Dis`ci*pline (?), n. [F.
discipline, L. disciplina, from discipulus. See
Disciple.] 1. The treatment suited to a
disciple or learner; education; development of the faculties by
instruction and exercise; training, whether physical, mental, or
moral.
Wife and children are a kind of discipline of
humanity.
Bacon.
Discipline aims at the removal of bad habits
and the substitution of good ones, especially those of order,
regularity, and obedience.
C. J. Smith.
2. Training to act in accordance with
established rules; accustoming to systematic and regular action;
drill.
Their wildness lose, and, quitting nature's part,
Obey the rules and discipline of art.
Dryden.
3. Subjection to rule; submissiveness to
order and control; habit of obedience.
The most perfect, who have their passions in the best
discipline, are yet obliged to be constantly on their
guard.
Rogers.
4. Severe training, corrective of faults;
instruction by means of misfortune, suffering, punishment,
etc.
A sharp discipline of half a century had
sufficed to educate us.
Macaulay.
5. Correction; chastisement; punishment
inflicted by way of correction and training.
Giving her the discipline of the
strap.
Addison.
6. The subject matter of instruction; a
branch of knowledge. Bp. Wilkins.
7. (Eccl.) The enforcement of methods
of correction against one guilty of ecclesiastical offenses;
reformatory or penal action toward a church member.
8. (R. C. Ch.) Self-inflicted and
voluntary corporal punishment, as penance, or otherwise;
specifically, a penitential scourge.
9. (Eccl.) A system of essential rules
and duties; as, the Romish or Anglican discipline.
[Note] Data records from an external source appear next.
[config.mk]
export PLATFORM = sky130hd
export DESIGN_NAME = ram_stream_port_flat
export DESIGN_NICKNAME = d
export VERILOG_FILES = /design/src/rtl/ram_stream_port_pkg.sv /design/src/rtl/ram_stream_port_if.sv /design/src/rtl/ram_stream_port_addr_gen.sv /design/src/rtl/ram_stream_port.sv /design/src/flat_wrapper.sv
export SDC_FILE = /design/constraint.sdc
export NUM_CORES = 1
export LEC_CHECK = 0
export BUFFER_PORTS_ARGS = -buffer_cell sky130_fd_sc_hd__buf_2
export CAP_MARGIN = 10
export CORE_MARGIN = 2
export CORE_UTILIZATION = 45
export DETAILED_ROUTE_END_ITERATION = 6
export PLACE_DENSITY = 0.88
export SYNTH_ARGS = -nofsm -noshare
export SYNTH_HDL_FRONTEND = slang
export SYNTH_SLANG_ARGS = --single-unit
[constraint.sdc]
create_clock -name clk -period 3.6 [get_ports clk]
set_input_delay 0.72 -clock clk [delete_from_list [all_inputs] [get_ports clk]]
set_output_delay 0.72 -clock clk [all_outputs]
set_load 0.02 [all_outputs]
[src/rtl/ram_stream_port_pkg.sv]
// Shared types for the RAM stream port: controller states and command opcodes.
// Pure declarations; no logic, no latency.
package ram_port_pkg;

  typedef enum logic [1:0] {
    IDLE  = 2'd0,
    FILL  = 2'd1,
    DRAIN = 2'd2,
    DONE  = 2'd3
  } state_t;

  localparam logic CMD_DRAIN = 1'b0;
  localparam logic CMD_FILL  = 1'b1;

endpackage

[src/rtl/ram_stream_port_if.sv]
// Command, fill/drain stream and RAM pin bundle of the RAM stream port.
// slave = controller view, master = datapath/RAM view.
interface ram_stream_port_if #(
  parameter int ADDR_WIDTH = 6,
  parameter int DATA_WIDTH = 16
);
  logic                  cmd_valid;
  logic                  cmd_ready;
  logic                  cmd_write;
  logic [ADDR_WIDTH-1:0] cmd_base;
  logic [ADDR_WIDTH:0]   cmd_len;
  logic                  s_valid;
  logic                  s_ready;
  logic [DATA_WIDTH-1:0] s_data;
  logic                  m_valid;
  logic                  m_ready;
  logic [DATA_WIDTH-1:0] m_data;
  logic                  m_last;
  logic                  done;
  logic                  ram_we;
  logic [ADDR_WIDTH-1:0] ram_a;
  logic [DATA_WIDTH-1:0] ram_di;
  logic [DATA_WIDTH-1:0] ram_do;

  modport slave (
    input  cmd_valid, cmd_write, cmd_base, cmd_len, s_valid, s_data, m_ready, ram_do,
    output cmd_ready, s_ready, m_valid, m_data, m_last, done, ram_we, ram_a, ram_di
  );

  modport master (
    output cmd_valid, cmd_write, cmd_base, cmd_len, s_valid, s_data, m_ready, ram_do,
    input  cmd_ready, s_ready, m_valid, m_data, m_last, done, ram_we, ram_a, ram_di
  );

endinterface

[src/rtl/ram_stream_port_addr_gen.sv]
// Address generator: latched base plus offset counter, wrapped to RAM depth.
// Address is combinational from registered state; is_last flags offset == len-1.
module ram_addr_gen #(
  parameter int ADDR_WIDTH = 6
) (
  input  logic                  clk,
  input  logic                  rst_n,
  input  logic                  load,
  input  logic                  inc,
  input  logic [ADDR_WIDTH-1:0] base_in,
  input  logic [ADDR_WIDTH:0]   len_in,
  output logic [ADDR_WIDTH-1:0] addr,
  output logic                  is_last
);

  localparam logic [ADDR_WIDTH:0] ONE = (ADDR_WIDTH+1)'(1);

  logic [ADDR_WIDTH-1:0] base_q;
  logic [ADDR_WIDTH:0]   len_q;
  logic [ADDR_WIDTH:0]   offset_q;

  always_ff @(posedge clk or negedge rst_n) begin
    if (!rst_n) begin
      base_q   <= '0;
      len_q    <= '0;
      offset_q <= '0;
    end else if (load) begin
      base_q   <= base_in;
      len_q    <= len_in;
      offset_q <= '0;
    end else if (inc) begin
      offset_q <= offset_q + ONE;
    end
  end

  // Offset is one bit wider than the address so a full-depth run can count to 2**ADDR_WIDTH.
  assign addr    = base_q + offset_q[ADDR_WIDTH-1:0];
  assign is_last = (offset_q == (len_q - ONE));

endmodule

[src/rtl/ram_stream_port.sv]
// Single-command fill/drain controller for the single-port coefficient/sample RAM.
// Fill writes 1 word/cycle as s_valid arrives; drain has one output register stage.
module ram_stream_port
  import ram_port_pkg::*;
#(
  parameter int ADDR_WIDTH = 6,
  parameter int DATA_WIDTH = 16
) (
  input  logic             clk,
  input  logic             rst_n,
  ram_stream_port_if.slave bus
);

  state_t state_q, state_d;

  logic                  accept;
  logic                  fill_beat;
  logic                  handshake;
  logic                  drain_load;
  logic                  is_last;
  logic [ADDR_WIDTH-1:0] addr;

  logic                  fetch_q;
  logic                  m_valid_q;
  logic                  m_last_q;
  logic [DATA_WIDTH-1:0] m_data_q;

  logic cmd_ready_c;
  logic s_ready_c;
  logic done_c;

  assign accept     = (state_q == IDLE) && bus.cmd_valid;
  assign fill_beat  = (state_q == FILL) && bus.s_valid;
  assign handshake  = m_valid_q && bus.m_ready;
  // Refill the output register whenever it is empty or being emptied this cycle.
  assign drain_load = (state_q == DRAIN) && fetch_q && (!m_valid_q || handshake);

  ram_addr_gen #(
    .ADDR_WIDTH(ADDR_WIDTH)
  ) u_addr_gen (
    .clk     (clk),
    .rst_n   (rst_n),
    .load    (accept),
    .inc     (fill_beat || drain_load),
    .base_in (bus.cmd_base),
    .len_in  (bus.cmd_len),
    .addr    (addr),
    .is_last (is_last)
  );

  always_ff @(posedge clk or negedge rst_n) begin
    if (!rst_n) begin
      state_q <= IDLE;
    end else begin
      state_q <= state_d;
    end
  end

  always_comb begin
    state_d     = state_q;
    cmd_ready_c = 1'b0;
    s_ready_c   = 1'b0;
    done_c      = 1'b0;
    case (state_q)
      IDLE: begin
        cmd_ready_c = 1'b1;
        if (bus.cmd_valid) begin
          if (bus.cmd_len == '0) begin
            state_d = DONE;
          end else if (bus.cmd_write == CMD_FILL) begin
            state_d = FILL;
          end else begin
            state_d = DRAIN;
          end
        end
      end
      FILL: begin
        s_ready_c = 1'b1;
        if (fill_beat && is_last) begin
          state_d = DONE;
        end
      end
      DRAIN: begin
        if (handshake && m_last_q) begin
          state_d = DONE;
        end
      end
      DONE: begin
        done_c  = 1'b1;
        state_d = IDLE;
      end
      default: state_d = IDLE;
    endcase
  end

  always_ff @(posedge clk or negedge rst_n) begin
    if (!rst_n) begin
      fetch_q   <= 1'b0;
      m_valid_q <= 1'b0;
      m_last_q  <= 1'b0;
      m_data_q  <= '0;
    end else begin
      if (accept) begin
        fetch_q <= 1'b1;
      end else if (drain_load && is_last) begin
        fetch_q <= 1'b0;
      end

      if (drain_load) begin
        m_valid_q <= 1'b1;
        m_data_q  <= bus.ram_do;
        m_last_q  <= is_last;
      end else if (handshake) begin
        m_valid_q <= 1'b0;
      end
    end
  end

  assign bus.cmd_ready = cmd_ready_c;
  assign bus.s_ready   = s_ready_c;
  assign bus.done      = done_c;
  assign bus.ram_we    = fill_beat;
  assign bus.ram_a     = addr;
  assign bus.ram_di    = bus.s_data;
  assign bus.m_valid   = m_valid_q;
  assign bus.m_data    = m_data_q;
  assign bus.m_last    = m_last_q && m_valid_q;

endmodule

[src/flat_wrapper.sv]
// flat-port wrapper written by rule: the top's interface ports become plain ports
module ram_stream_port_flat import ram_port_pkg::*;
#(
  parameter int ADDR_WIDTH = 6,
  parameter int DATA_WIDTH = 16
)
  (clk, rst_n, bus_cmd_valid, bus_cmd_write, bus_cmd_base, bus_cmd_len, bus_s_valid, bus_s_data, bus_m_ready, bus_ram_do, bus_cmd_ready, bus_s_ready, bus_m_valid, bus_m_data, bus_m_last, bus_done, bus_ram_we, bus_ram_a, bus_ram_di);
  ram_stream_port_if #(.ADDR_WIDTH(ADDR_WIDTH), .DATA_WIDTH(DATA_WIDTH)) bus_i ();
  input  logic clk;
  input  logic rst_n;
  input wire logic [$bits(bus_i.cmd_valid)-1:0] bus_cmd_valid;
  input wire logic [$bits(bus_i.cmd_write)-1:0] bus_cmd_write;
  input wire logic [$bits(bus_i.cmd_base)-1:0] bus_cmd_base;
  input wire logic [$bits(bus_i.cmd_len)-1:0] bus_cmd_len;
  input wire logic [$bits(bus_i.s_valid)-1:0] bus_s_valid;
  input wire logic [$bits(bus_i.s_data)-1:0] bus_s_data;
  input wire logic [$bits(bus_i.m_ready)-1:0] bus_m_ready;
  input wire logic [$bits(bus_i.ram_do)-1:0] bus_ram_do;
  output wire logic [$bits(bus_i.cmd_ready)-1:0] bus_cmd_ready;
  output wire logic [$bits(bus_i.s_ready)-1:0] bus_s_ready;
  output wire logic [$bits(bus_i.m_valid)-1:0] bus_m_valid;
  output wire logic [$bits(bus_i.m_data)-1:0] bus_m_data;
  output wire logic [$bits(bus_i.m_last)-1:0] bus_m_last;
  output wire logic [$bits(bus_i.done)-1:0] bus_done;
  output wire logic [$bits(bus_i.ram_we)-1:0] bus_ram_we;
  output wire logic [$bits(bus_i.ram_a)-1:0] bus_ram_a;
  output wire logic [$bits(bus_i.ram_di)-1:0] bus_ram_di;
  assign bus_i.cmd_valid = bus_cmd_valid;
  assign bus_i.cmd_write = bus_cmd_write;
  assign bus_i.cmd_base = bus_cmd_base;
  assign bus_i.cmd_len = bus_cmd_len;
  assign bus_i.s_valid = bus_s_valid;
  assign bus_i.s_data = bus_s_data;
  assign bus_i.m_ready = bus_m_ready;
  assign bus_i.ram_do = bus_ram_do;
  assign bus_cmd_ready = bus_i.cmd_ready;
  assign bus_s_ready = bus_i.s_ready;
  assign bus_m_valid = bus_i.m_valid;
  assign bus_m_data = bus_i.m_data;
  assign bus_m_last = bus_i.m_last;
  assign bus_done = bus_i.done;
  assign bus_ram_we = bus_i.ram_we;
  assign bus_ram_a = bus_i.ram_a;
  assign bus_ram_di = bus_i.ram_di;
  ram_stream_port #(.ADDR_WIDTH(ADDR_WIDTH), .DATA_WIDTH(DATA_WIDTH)) u_core (.clk(clk), .rst_n(rst_n), .bus(bus_i));
endmodule
==> key figures, run 1 <==
Status
  – Status: finished, final reports clean

Power
  – Overall power: 2440 µW
  – Seq pwr share: 0.338
  – Leak: 0.00134 µW
  – Internal: 1400 µW
  – Sw Share: 0.426
  – Clock share of power: 0.148
  – Worst VDD drop: 0.000490 V
  – P per Cell Area: 940 nW/µm²
  – Net switching power figure: 1040 µW
  – Gate power share: 0.514

Die
  – Core region area: 4750 µm²
  – Vert. Die Dim: 74.4 µm
  – Die Wd: 74.4 µm
  – I/O pin count: 95
  – Rows: 25
  – Full die area: 5530 µm²
  – Initial core utilization: 0.469

Cells and area
  – Final net count: 331
  – Share of post-route cells with drive strength above 1: 0.310
  – Area occupied by multi-input gates: 1020 µm²
  – Filler cells: 444
  – Area Growth Syn to Fin: 16.6%
  – FF/Latch Area: 1030 µm²
  – ANT cells: 0

Synthesis
  – Async SR Flop Fraction: 1.00
  – Area contributors post-synth: dfrtp_1, nand2_1, ha_1
  – Synth area leader: dfrtp_1
  – Seq cells post-synth: 41
  – Most instantiated cells after synthesis: dfrtp_1, nand2_1, buf_4
  – Number of synthesized flops with an enable pin: 0
  – Mapped Nets: 281
  – Synth unique cells: 36
  – Synthesized cell area: 2230 µm²
  – Post-Syn Area per Cell: 10.2 µm²
  – Synth warn: 0
  – Seq/Total Area, Yosys: 0.460
  – Top-area cell type share of the netlist area: 0.460
  – Post-synthesis cell count: 218
  – Most common flop cell mapped by yosys: dfrtp_1

Setup path
  – CP arrival: 1.97 ns
  – CP endpoint kind: output pin
  – Critical path class: reg2out
  – Worst Path Required: 2.88 ns
  – Crit Path Max Fanout: 5
  – CP Launch Type: flop

Global routing
  – First-pass GRT wire length: 7.16 mm
  – Pin count of the biggest net entering global routing: 42
  – Initial antenna violation count: 0
  – Gr ovfl total: 0
  – Gr usage total: 0.171
  – Vias in the first global route: 1573

Drt
  – Wire length on met1: 1.91 mm
  – Length of routed met2 wiring: 2.17 mm
  – WL met3: 237 µm
  – Final WL: 4.36 mm
  – DRT iter0 DRCs: 107
  – Average wire per standard cell: 13.0 µm
  – Vias per cell: 4.81
  – DR vias: 1612
  – TritonRoute pass-1 iters: 4
  – Top Layer Used: met4
  – DRC: 0
  – ANT nets after route: 0

STA
  – Hold WS: 0.485 ns
  – RSZ-0062 raised after global routing: no
  – Final Critical Period: 2.69 ns
  – Final worst-path cycle share: 0.748
  – TNS Setup: 0 ns
  – Final-report max-slew violation count: 0
  – Final setup vio count: 0
  – Slew headroom: 0.404
  – Worst Skew: 0.0163 ns
  – Max Clk Rate: 371 MHz
  – Least-Margin Pin Slew: 0.894 ns
  – Hold violation count in the final report: 0

Clocking
  – Cts hold-fix bufs: 0
  – Sinks on Clock Net: 41
  – Worst-skew pair later-pin latency: 0.30 ns
  – Num CTS Buffers: 5
  – Post-CTS Setup Bufs: 0
  – Max clock buf depth: 2
  – Root buf cell: clkbuf_8
  – CTS tree: done
  – Worst-path clk slew: 0.09 ns
  – Post_cts resized: 0
  – Htree depth: 2

Place
  – Port bufs: 62
  – Dpl hpwl: 3.26 mm
  – RePlAce Congestion: 0.784

Flow run
  – Max cap viols: 0

Min path
  – HP Class: reg2reg
[kinds of logic (layout without fill, tap and decap cells)]
family,after synthesis,in the layout,share of synthesized area
AND/OR/NAND/NOR,73,73,0.154
XOR/XNOR,20,20,0.0786
adder cells (fa/ha/maj),12,12,0.0707
buffers and inverters,31,81,0.0797
multiplexers,19,19,0.0966
flip-flops,41,41,0.460
AO/OA/AOI/OAI,22,22,0.0601
[power groups by stage]
stage	Clock, µW	Sequential (µW)	Combinational [µW]
after floorplan	0	927	842
after global placement	0	816	1240
after detailed placement	0	832	1270
after CTS	364	825	1280
after global routing	385	851	1400
final	361	825	1260
[per-stage QoR]
stage / cell area [µm²] / std cells / utilization / setup WS, ns
floorplan: 2230 / 218 / - / 1.26
global placement: 2490 / 328 / 0.524 / 1.24
detailed placement: 2490 / 328 / 0.524 / 1.21
CTS: 2600 / 335 / 0.546 / 0.888
global route: 2600 / 335 / 0.546 / 0.751
finish: 2600 / 335 / 0.546 / 0.907
[registers in the layout, summed over array words and instances (netlist names)]
register	flops
u_core.bus.m_data	16
u_core.fetch_q	1
u_core.u_addr_gen.len_q	7
u_core.state_q	2
u_core.bus.m_valid	1
u_core.u_addr_gen.offset_q	7
u_core.m_last_q	1
u_core.u_addr_gen.base_q	6
[worst max-delay path, cell delays in order (launching register included)]
cell      delay [ns]
dfrtp_1         0.44
ha_1            0.29
a21o_1          0.17
a21oi_1         0.22
o21bai_1        0.09
a21oi_1         0.17
xnor2_1         0.13
buf_2           0.18
[routing by layer]
metal / vias up / GRT usage
met4: 0 / 0.0595
met5: - / 0
met2: 35 / 0.269
li1: 795 / -
met3: 6 / 0.0542
met1: 776 / 0.224
[path summary, 6_finish.rpt]
kind	startpoint	end	slack [ns]	cells after the start
setup reg to reg	u_core.u_addr_gen.len_q[0]$_DFFE_PN0P_	u_core.state_q[1]$_DFFE_PN0P_	1.57	8
setup / recovery	u_core.u_addr_gen.offset_q[1]$_DFFE_PN0P_	bus_ram_a[5]	0.91	7
max in group asynchronous	rst_n	u_core.u_addr_gen.len_q[1]$_DFFE_PN0P_	2.48	1
hold / removal	u_core.bus.m_data[9]$_DFFE_PN0P_	u_core.bus.m_data[9]$_DFFE_PN0P_	0.48	1
min in group asynchronous	rst_n	u_core.bus.m_data[10]$_DFFE_PN0P_	0.53	1
hold reg to reg	u_core.bus.m_data[9]$_DFFE_PN0P_	u_core.bus.m_data[9]$_DFFE_PN0P_	0.48	1
[area by class of cell]
class / count / share of cell area
clock buffer: 5 / 0.0265
inverter: 11 / 0.0159
tap: 67 / 0.0323
timing repair buffer: 63 / 0.122
clock inverter: 2 / 0.0135
multi-input combinational: 146 / 0.395
sequential: 41 / 0.395
[layout by cell type (no fill, tap or decap), drive strengths merged, types with 3 or more instances in the layout]
cell and count:
o21ai 6, a21o 3, mux2 17, nand3 5, clkbuf 5, and2 3, dfrtp 41, xor2 9
a21oi 7, nand2 41, nor2 12, inv 11, ha 11, xnor2 11, buf 63
Power figures use the tool's default switching activity.
==> run 2, diff against run 1 <==
--- a/config.mk
+++ b/config.mk
@@ -8,7 +8,7 @@
 export BUFFER_PORTS_ARGS = -buffer_cell sky130_fd_sc_hd__buf_2
 export CAP_MARGIN = 10
 export CORE_MARGIN = 2
-export CORE_UTILIZATION = 45
+export CORE_UTILIZATION = 43
 export DETAILED_ROUTE_END_ITERATION = 6
 export PLACE_DENSITY = 0.88
 export SYNTH_ARGS = -nofsm -noshare
==> constraint.sdc (replaced) <==
create_clock -name clk -period 2.3 [get_ports clk]
set_input_delay 0.46 -clock clk [delete_from_list [all_inputs] [get_ports clk]]
set_output_delay 0.46 -clock clk [all_outputs]
set_load 0.02 [all_outputs]
==> key figures, run 2 (same netlist as run 1, synthesis figures left out) <==
Status
  – Status: finished, final reports clean

Global routing
  – Vias in the first global route: 1712
  – Gr usage total: 0.163
  – Pin count of the biggest net entering global routing: 42
  – First-pass GRT wire length: 7.66 mm
  – Initial antenna violation count: 0
  – Gr ovfl total: 0

Power
  – Clock share of power: 0.131
  – Net switching power figure: 1650 µW
  – Leak: 0.00137 µW
  – Worst VDD drop: 0.000558 V
  – Internal: 2230 µW
  – Sw Share: 0.425
  – Seq pwr share: 0.329
  – Gate power share: 0.541
  – P per Cell Area: 1450 nW/µm²

STA
  – Worst Skew: 0.00482 ns
  – Final Critical Period: 2.30 ns
  – Final worst slack: 0.00435 ns
  – Least-Margin Pin Slew: 0.906 ns
  – Final setup vio count: 0
  – Final worst-path cycle share: 0.998
  – Final-report max-slew violation count: 0
  – RSZ-0062 raised after global routing: yes
  – Max Clk Rate: 436 MHz
  – Hold violation count in the final report: 0
  – Slew headroom: 0.396

Cells and area
  – Final core utilization: 0.530
  – Final net count: 337
  – Filler cells: 433
  – Area occupied by multi-input gates: 1050 µm²
  – ANT cells: 0
  – Final Instance Area: 2670 µm²
  – Largest register FFs: 16
  – Most frequent cells in the layout: buf_2, nand2_1, dfrtp_1, xnor2_1, nor2_1
  – Share of post-route cells with drive strength above 1: 0.360
  – Commonest non-fill, non-tap cell in the layout: buf_2
  – Area Growth Syn to Fin: 20.0%
  – FF/Latch Area: 1030 µm²

Setup path
  – Critical path class: reg2out
  – CP Launch Type: flop
  – Crit Path Max Fanout: 2
  – Worst Path Required: 1.84 ns
  – Cell Chain, Critical Path: ha_1, a21o_1, a21oi_2, o21bai_1, a21oi_1, xnor2_1, buf_4
  – CP arrival: 1.84 ns
  – Largest stage delay, worst path: 0.39 ns
  – Crit path max-delay family: compound AO/OA/AOI/OAI gates
  – Worst path slowest cell: dfrtp_1
  – Worst path buffer plus inverter count: 1
  – CP endpoint kind: output pin

Clocking
  – Worst-skew pair later-pin latency: 0.29 ns
  – Num CTS Buffers: 5
  – CTS tree: done
  – Cts hold-fix bufs: 0
  – Max clock buf depth: 2
  – Worst-path clk slew: 0.08 ns
  – Htree depth: 2
  – Root buf cell: clkbuf_8
  – Sinks on Clock Net: 41

Drt
  – DRC: 0
  – DR vias: 1674
  – TritonRoute pass-1 iters: 5
  – Final WL: 4.40 mm
  – DRT iter0 DRCs: 51
  – Average wire per standard cell: 12.8 µm
  – ANT nets after route: 0
  – Vias per cell: 4.85

Place
  – Dpl hpwl: 3.30 mm
  – Placed Area: 2500 µm²
  – Port bufs: 62
  – RePlAce Congestion: 0.865
  – Worst slack, placed: 0.170 ns

Die
  – I/O pin count: 95
  – Initial core utilization: 0.442
  – Vert. Die Dim: 76.0 µm
  – Core region area: 5040 µm²
  – Full die area: 5770 µm²
  – Rows: 26
  – Die Wd: 76.0 µm

Flow run
  – Max cap viols: 0

Min path
  – HP Class: in2async
==> run 2: changes by cell type in the layout (fill, tap and decap cells not counted), sizes merged <==
cell,before,now
buf,63,69
clkbuf,5,7
bufinv,1,0
==> run 2: final timing paths <==
path	slack, ns	to	depth (start not counted)	startpoint
max	0.004	bus_ram_a[5]	7	u_core.u_addr_gen.base_q[1]$_DFFE_PN0P_
min	0.30	u_core.bus.m_data[10]$_DFFE_PN0P_	1	rst_n
max reg2reg	0.29	u_core.state_q[1]$_DFFE_PN0P_	8	u_core.u_addr_gen.len_q[0]$_DFFE_PN0P_
min reg2reg	0.48	u_core.bus.m_data[13]$_DFFE_PN0P_	1	u_core.bus.m_data[13]$_DFFE_PN0P_
max in group asynchronous	1.37	u_core.u_addr_gen.offset_q[0]$_DFFE_PN0P_	1	rst_n
min in group clk	0.36	u_core.u_addr_gen.base_q[3]$_DFFE_PN0P_	3	bus_cmd_base[3]
==> run 2: timing repair <==
action,CTS,global route
resized for setup,9,3
pin swaps,6,3
buffers inserted,5,0
endpoints found under the setup margin,2,2
cloned,0,0
==> run 2: power groups by stage <==
stage,clock (µW),combinational (µW),sequential (µW)
after global placement,0,1940,1270
after floorplan,0,1320,1450
final,506,2100,1270
after detailed placement,0,2000,1300
after CTS,525,2100,1260
after global routing,566,2310,1320
==> run 2: per-stage QoR <==
step / total power, µW / std cells / setup TNS [ns] / hold WS [ns]
2_1_floorplan: 2770 / 218 / 0 / 0.164
3_3_place_gp: 3210 / 332 / 0 / 0.461
3_5_place_dp: 3300 / 332 / 0 / 0.466
4_1_cts: 3890 / 345 / -0.00252 / 0.331
5_1_grt: 4200 / 345 / -0.130 / 0.363
6_report: 3870 / 345 / 0 / 0.301
==> run 2: final cells by class <==
cell class | count | area share
multi-input cells | 146 | 0.392
clock buffers | 7 | 0.0360
clock inverters | 1 | 0.00187
repair buffers | 69 | 0.138
flip-flops and latches | 41 | 0.385
well taps | 70 | 0.0328
inverters | 11 | 0.0154
==> run 2: routing by layer <==
metal,track usage,part of all wire
met5,0,0
met4,0.0636,0.017
met3,0.0545,0.073
met2,0.276,0.49
met1,0.193,0.42
==> run 2: worst register-to-register path: cells and delay by family, from the launching register on <==
kind | cells | cell delay, ns
AO/OA/AOI/OAI | 3 | 0.53
flip-flops | 1 | 0.44
multiplexers | 1 | 0.33
adder cells (fa/ha/maj) | 1 | 0.25
XOR/XNOR | 1 | 0.18
buffers and inverters | 1 | 0.10
AND/OR/NAND/NOR | 1 | 0.06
Syn. -- Education; instruction; training; culture;
correction; chastisement; punishment.
Dis"ci*pline (?), v. t. [imp. &
p. p. Disciplined (?); p. pr. & vb.
n. Disciplining.] [Cf. LL. disciplinarian to
flog, fr. L. disciplina discipline, and F. discipliner
to discipline.] 1. To educate; to develop by
instruction and exercise; to train.
2. To accustom to regular and systematic
action; to bring under control so as to act systematically; to train
to act together under orders; to teach subordination to; to form a
habit of obedience in; to drill.
Ill armed, and worse disciplined.
Clarendon.
His mind . . . imperfectly disciplined by
nature.
Macaulay.
3. To improve by corrective and penal
methods; to chastise; to correct.
Has he disciplined Aufidius
soundly?
Shak.
4. To inflict ecclesiastical censures and
penalties upon.
Syn. -- To train; form; teach; instruct; bring up;
regulate; correct; chasten; chastise; punish.